→ **Requirement**
Each line below must be transcribed with no word changed.

----------------------------------------

## config.mk

```make
export PLATFORM = sky130hd
export DESIGN_NAME = battery_voltage_gauge
export DESIGN_NICKNAME = d
export VERILOG_FILES = /design/src/sv/bvg_pkg.sv /design/src/sv/battery_voltage_gauge.sv
export SDC_FILE = /design/constraint.sdc
export NUM_CORES = 2
export LEC_CHECK = 0
export BUFFER_PORTS_ARGS = -buffer_cell sky130_fd_sc_hd__buf_2
export CAP_MARGIN = 25
export CELL_PAD_IN_SITES_DETAIL_PLACEMENT = 0
export CELL_PAD_IN_SITES_GLOBAL_PLACEMENT = 1
export CORE_MARGIN = 2
export CORE_UTILIZATION = 55
export DETAILED_ROUTE_END_ITERATION = 8
export PLACE_DENSITY = 0.95
export SLEW_MARGIN = 20
export SYNTH_ARGS = -nofsm -noshare
export SYNTH_HDL_FRONTEND = slang
export SYNTH_SLANG_ARGS = --single-unit
```

## constraint.sdc

```tcl
create_clock -name clock -period 19.3 [get_ports clock]
set_input_delay 3.86 -clock clock [delete_from_list [all_inputs] [get_ports clock]]
set_output_delay 3.86 -clock clock [all_outputs]
set_load 0.03 [all_outputs]
```
==> src/rtl/bss_ram.sv <==
// generic simple dual port ram with registered read
module bss_ram #(
    parameter int WIDTH = 8,
    parameter int DEPTH = 256
) (
    input  logic                     clk,
    input  logic                     we,
    input  logic [$clog2(DEPTH)-1:0] waddr,
    input  logic [WIDTH-1:0]         wdata,
    input  logic                     re,
    input  logic [$clog2(DEPTH)-1:0] raddr,
    output logic [WIDTH-1:0]         rdata
);

    logic [WIDTH-1:0] mem [DEPTH];

    // write port and registered read port
    always_ff @(posedge clk)
    begin
        if (we)
        begin
            mem[waddr] <= wdata;
        end
        if (re)
        begin
            rdata <= mem[raddr];
        end
    end

endmodule
==> config.mk <==
export PLATFORM = sky130hd
export DESIGN_NAME = edge_pattern_learn_table
export DESIGN_NICKNAME = d
export VERILOG_FILES = /design/src/hdl/eplt_pkg.sv /design/src/hdl/edge_pattern_learn_table.sv
export SDC_FILE = /design/constraint.sdc
export NUM_CORES = 1
export LEC_CHECK = 0
export ABC_AREA = 1
export BUFFER_PORTS_ARGS = -buffer_cell sky130_fd_sc_hd__buf_4
export CORE_UTILIZATION = 50
export DETAILED_ROUTE_END_ITERATION = 16
export PLACE_DENSITY = 0.63
export SLEW_MARGIN = 20
export SYNTH_ARGS = -nofsm -noshare
export SYNTH_HDL_FRONTEND = slang
export SYNTH_SLANG_ARGS = --single-unit
==> constraint.sdc <==
create_clock -name clk -period 16.4 [get_ports clk]
set_input_delay 2.46 -clock clk [delete_from_list [all_inputs] [get_ports clk]]
set_output_delay 2.46 -clock clk [all_outputs]
set_load 0.05 [all_outputs]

----------------------------------------

→ **Result of the task**
## config.mk

```make
export PLATFORM = sky130hd
export DESIGN_NAME = battery_voltage_gauge
export DESIGN_NICKNAME = d
export VERILOG_FILES = /design/src/sv/bvg_pkg.sv /design/src/sv/battery_voltage_gauge.sv
export SDC_FILE = /design/constraint.sdc
export NUM_CORES = 2
export LEC_CHECK = 0
export BUFFER_PORTS_ARGS = -buffer_cell sky130_fd_sc_hd__buf_2
export CAP_MARGIN = 25
export CELL_PAD_IN_SITES_DETAIL_PLACEMENT = 0
export CELL_PAD_IN_SITES_GLOBAL_PLACEMENT = 1
export CORE_MARGIN = 2
export CORE_UTILIZATION = 55
export DETAILED_ROUTE_END_ITERATION = 8
export PLACE_DENSITY = 0.95
export SLEW_MARGIN = 20
export SYNTH_ARGS = -nofsm -noshare
export SYNTH_HDL_FRONTEND = slang
export SYNTH_SLANG_ARGS = --single-unit
```

## constraint.sdc

```tcl
create_clock -name clock -period 19.3 [get_ports clock]
set_input_delay 3.86 -clock clock [delete_from_list [all_inputs] [get_ports clock]]
set_output_delay 3.86 -clock clock [all_outputs]
set_load 0.03 [all_outputs]
```
==> src/rtl/bss_ram.sv <==
// generic simple dual port ram with registered read
module bss_ram #(
    parameter int WIDTH = 8,
    parameter int DEPTH = 256
) (
    input  logic                     clk,
    input  logic                     we,
    input  logic [$clog2(DEPTH)-1:0] waddr,
    input  logic [WIDTH-1:0]         wdata,
    input  logic                     re,
    input  logic [$clog2(DEPTH)-1:0] raddr,
    output logic [WIDTH-1:0]         rdata
);

    logic [WIDTH-1:0] mem [DEPTH];

    // write port and registered read port
    always_ff @(posedge clk)
    begin
        if (we)
        begin
            mem[waddr] <= wdata;
        end
        if (re)
        begin
            rdata <= mem[raddr];
        end
    end

endmodule
==> config.mk <==
export PLATFORM = sky130hd
export DESIGN_NAME = edge_pattern_learn_table
export DESIGN_NICKNAME = d
export VERILOG_FILES = /design/src/hdl/eplt_pkg.sv /design/src/hdl/edge_pattern_learn_table.sv
export SDC_FILE = /design/constraint.sdc
export NUM_CORES = 1
export LEC_CHECK = 0
export ABC_AREA = 1
export BUFFER_PORTS_ARGS = -buffer_cell sky130_fd_sc_hd__buf_4
export CORE_UTILIZATION = 50
export DETAILED_ROUTE_END_ITERATION = 16
export PLACE_DENSITY = 0.63
export SLEW_MARGIN = 20
export SYNTH_ARGS = -nofsm -noshare
export SYNTH_HDL_FRONTEND = slang
export SYNTH_SLANG_ARGS = --single-unit
==> constraint.sdc <==
create_clock -name clk -period 16.4 [get_ports clk]
set_input_delay 2.46 -clock clk [delete_from_list [all_inputs] [get_ports clk]]
set_output_delay 2.46 -clock clk [all_outputs]
set_load 0.05 [all_outputs]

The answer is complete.